Now, six years later, the electrifying pair will be on the same field again but on different teams. Cryuff is in his second year in the NASL and first with the Washington Diplomats (3-3) while Rensenbrink recently joined the Portland Timbers (1-4).
Unfortunately, wingers Cruyff and Rensenbrink won't be pitted directly against one another when the teams meet Sunday at RFK Stadium at 2:30 p.m.
Each has much respect for the other. Ironically, neither has scored a goal this season.
Rensenbrink, an expert dribbler, is nicknamed "the Snake man" because of his twisting, slanting moves in traffic with the ball. He rarely loses the ball and usually waits until the last possible second before passing to a teammate.
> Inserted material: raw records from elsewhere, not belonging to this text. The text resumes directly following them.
From an optimization exercise on the open Yosys and OpenROAD flow, aimed at small area, a short achievable clock period and few clock cycles; shortcuts taken in it are not production practice. At most, simulation tests tie the RTL to the original design; equivalence was not proved. Power figures rest on the tool's default switching activity, not on a simulated workload.

==> flow/design.v (excerpt) <==
module levinson_top(clock, reset, start, done,
	scratch_mem_read_addr, scratch_mem_in,
	scratch_mem_write_addr, scratch_mem_out, scratch_mem_write_en);
clock: 20.0 ns
lec_check: 0
abc_area: 1
cap_margin: 20
core_margin: 2
core_utilization: 40
cts_cluster_diameter: 100
cts_cluster_size: 16
place_density: 0.6
slew_margin: 20
standard.sh (not shown) runs the stock make flow with config.mk's settings and CLKGATE_MAP_FILE= SYNTH_SCRIPT=/design/flow/synth_recipe.tcl, a recipe that flattens the netlist after the stock synthesis.
==> flow/flow/run.sh <==
#!/bin/bash
set -euo pipefail
bash standard.sh SETUP_SLACK_MARGIN=15 finish > standard.log 2>&1
The baseline produced a clean layout.
Testbench counts at the start, summed over its fixed seeds: cycles 1,327,200.
Edit:
--- a/flow/design.v
+++ b/flow/design.v
@@ -557,22 +557,21 @@
 	                      (acc[31] ? MAX32 : {1'b0, ~acc[30:0]});           
 	wire u_avail = (ul != 4'd0);
 	wire s_avail = (sl != 4'd0);
 	wire [1:0] recent = {1'b0, uf1} + {1'b0, uf2} + {1'b0, uf3};
 	wire s_ready = s_avail && (sfirst ? !young : (du >= {2'b0, recent}));
 	wire fin_ok = !s_avail && !sf1 && !sf2;
-	wire few_left = (ul == 4'd0 && sl <= 4'd1) || (ul == 4'd1 && sl == 4'd0);
 	reg [2:0] dt;
 	reg [3:0] dk;
 	always @(*) begin
 		dt = T_NONE;
 		dk = 4'd0;
 		if (ch == C_NXT) begin
 			if (chw == 3'd0)
 				dt = (it == 4'd9) ? T_U : T_KK;
-		end else if (ch != C_NONE && chw == 3'd0 && (ch != C_FI || fin_ok) && (ch != C_I1 || few_left)) begin
+		end else if (ch != C_NONE && chw == 3'd0 && (ch != C_FI || fin_ok)) begin
 			dt = ch;
 		end else if (u_avail && du < 4'd3) begin
 			dt = T_U; dk = nu;
 		end else if (s_ready) begin
 			dt = T_S; dk = ns;
 		end else if (u_avail) begin
=> The changed run finished clean. Cell count stays flat. Worst setup slack improved by 0.036 ns. Critical path depth stays the same. Routed wire length increases by 2.1%. Synthesized cell count rose by 0.35%. Utilization went down by 0.13 points. Clock-buffer cell count shrinks by 1. Non-clock buffer count rose by 16. Flip-flop and latch count stays the same. Final area barely changes.
Testbench counts after the change, summed over its fixed seeds: cycles 1,370,400.

* * *

Another version of the RTL of levinson_top (not shown whole).
Size: ~7700 cells after synthesis, about 620 flip-flops, about 53000 sq um of cells after synthesis.
Settings: LEC_CHECK=0, ABC_AREA=1, CAP_MARGIN=20, CORE_MARGIN=2, CORE_UTILIZATION=40, PLACE_DENSITY=0.6, SLEW_MARGIN=20; clock period 20.0 ns.
run.sh (not shown) runs the stock make flow with config.mk's settings and CLKGATE_MAP_FILE= SYNTH_SCRIPT=/design/flow/synth_recipe.tcl, a recipe that flattens the netlist after the stock synthesis.
Stock flow here: none of the scripts above is used.
Edit:
--- a/flow/design.v
+++ b/flow/design.v
@@ -496,20 +496,21 @@
 	reg [3:0] ul, sl;         
 	reg [3:0] du;             
 	reg sfirst;
 	reg uf1, uf2, uf3, sf1, sf2;
 	reg young;                
 	reg f1, f2, f3, f4;       
 	reg t1, t2;               
 	reg unst;
 	reg [3:0] dcnt;           
 	reg [15:0] rem;
+	reg [16:0] d3;            
 	reg [5:0] ec;             
 	wire [5:0] ecn = ec + 6'd1;
 	reg e6, e7, e10, e13, e16, e39, ew1, ew2;
 	reg [3:0] rcn;            
 	reg [3:0] wm;
 	reg [4:0] s4;
 	reg sa_acc, sa_sum, sa_sh4, sb_ad, sb_acc, sb_mi;
 	reg [31:0] X, Y, H, AD, acc, sum, K, alp, inv, MI;
 	reg [31:0] ms, mc, T;
 	reg [4:0] ex;
@@ -576,21 +577,21 @@
 		end else if (u_avail) begin
 			dt = T_U; dk = nu;
 		end
 	end
 	wire signed [15:0] kh = K[31:16];
 	wire k_unst = (kh > 16'sd32750) || (kh < -16'sd32750);
 	wire [15:0] den = alp[31:16];
 	wire [17:0] rb = {rem, 2'b00};                          
 	wire [18:0] q1t = {1'b0, rb} - {3'b0, den};
 	wire [18:0] q2t = {1'b0, rb} - {2'b0, den, 1'b0};
-	wire [18:0] q3t = q1t - {2'b0, den, 1'b0};             
+	wire [18:0] q3t = {1'b0, rb} - {2'b0, d3};
 	wire [16:0] r2t = {rem, 1'b0} - {1'b0, den};            
 	wire [3:0] um = it - 4'd1 - jck;    
 	wire [3:0] rm = it - 4'd1 - jrk;    
 	always @(posedge clock) begin
 		ms <= mps;
 		mc <= mpc;
 		T <= t_next;
 		acc <= acc_next;
 		MI <= scratch_mem_in;
 		AD <= MI;                 
@@ -600,20 +601,21 @@
 		wa <= bufa(it[0], rm);
 		ra <= bufa(~it[0], um);
 		if (dcnt == 4'd8) rem <= r2t[16] ? {rem[14:0], 1'b0} : r2t[15:0];
 		else if (!q3t[18]) rem <= q3t[15:0];
 		else if (!q2t[18]) rem <= q2t[15:0];
 		else if (!q1t[18]) rem <= q1t[15:0];
 		else rem <= rb[15:0];
 		if (dcnt != 4'd0) begin
 			dcnt <= dcnt - 4'd1;
 			if (dcnt == 4'd8) begin
+				d3 <= {1'b0, den} + {den, 1'b0};
 				inv <= {15'd0, ~r2t[16], 16'd0};
 			end else begin
 				inv[31:16] <= {inv[29:16], !q3t[18] || !q2t[18], !q3t[18] || (q2t[18] && !q1t[18])};
 			end
 		end
 		case (mode)
 		M_IDLE: begin
 			ra <= start ? 12'd273 : 12'd272;    
 			mode <= start ? M_RUN : M_IDLE;
 			pro <= start;
Effect: Hold slack loses 0.0087 ns. Final area goes up by 1.2%. Non-clock buffer count falls by 5. Wire length goes down by 0.55%. Register-to-register slack is worse by 0.21 ns. Combinational power shrinks by 5.0%.
Function was not checked in any run of this note: the RTL went through the layout flow alone.

## afterwards: timing with drivers on the ports
How much do the figures lean on ideal ports? The routed layouts below were timed once more, with nothing changed but the port constraints.
Step 1 sets driving cells, clkbuf_16 on the clock port and buf_2 on the other inputs (assumed; they add their load-dependent delay and slew).
Step 2, shift: input delay + t, output delay - t, t = (earliest + latest rising clock arrival at the registers) / 2. This alone moves slack from input paths to output paths.
Three values: ideal ports, drivers, drivers and shift; two values: the first two.
run	t, ns	slack for setup (ns)	clock arrival spread, ns	worst data-port slew with drivers (ns)
the first run of note 1	0.770	14.780 / 14.697 / 14.610	0.037 / 0.037	0.06
the second run of note 1	0.764	14.816 / 14.735 / 14.710	0.046 / 0.046	0.08
the first run of note 2	0.799	13.758 / 13.758 / 13.758	0.040 / 0.039	0.04
the second run of note 2	0.795	13.553 / 13.553 / 13.553	0.055 / 0.054	0.05
After both steps setup and hold are still met in every run listed. The setup slack of the first run of note 1, which loses most, moves by -0.083 ns with the drivers and by -0.170 ns with both steps.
Cruyff, who played against his countryman briefly in an exhibition match several years ago, said, "His body does so many things at once, it's hard to know what he'll do. Whatever he does with the ball, he's always in control. He's always dribbling."
As for defending against him, Cruyff said, "You don't give him the opportunity to outplay you."
Washington Coach Gordon Bradley, who has seen Rensenbrink in action many times, isn't sure who will cover the Portland winger. But, undoubtedly, the defender will get a quick lesson in tactics from both Cruyff and Bradley. t
"He's very crafty," said Bradley. "He flows past opponents easily and is always twisting and swaying with the ball. He moves around a lot."
Rensenbrink, who played nine years with Anderlecht of Belgium in addition to making more than 30 international appearances along with Cruyff for Holland, joined the Timbers three games ago.
"I had heard about the NASL from some of my countrymen and I wanted to come over and play," said Rensenbrink, 33. "The people in my country said because I had played nine years with Anderlecht, it was okay for me to go. I would like to play here maybe two, three years,
"Right now, I'm getting used to the style of play here," said Rensenbrink.
"It'll be good to see and play with Johan again."
The Timbers, who had been suffering in the won-lost column and at the turnstiles, felt the answer to both problems would be solved by signing a world-class player.
"Coach (Don) Megson and I had been looking at Rensenbrink since October," said Timber General Manager Pete Warner. "We were determined to get a world-class performer to play up front and Rob is still one of the best in the world today."
Portland has scored only three goals in five games. But striker Clyde Best, the team's all-time leading scorer, and fast-improving right winger Dale Mitchell should team with Rensenbrink to give Portland a potent front line.
Rensenbrink, who signed a two-year contract for a reported $1 million, almost scored in both of Portland's 1-0 losses to Settle and Tampa Bay.
Rensenbrink has shown no ill effects from a knee operation for torn cartilage. "I hurt my leg playing last year with Anderlecht but I finished the year. I have no problems with the leg now. I'm looking forward to playing here."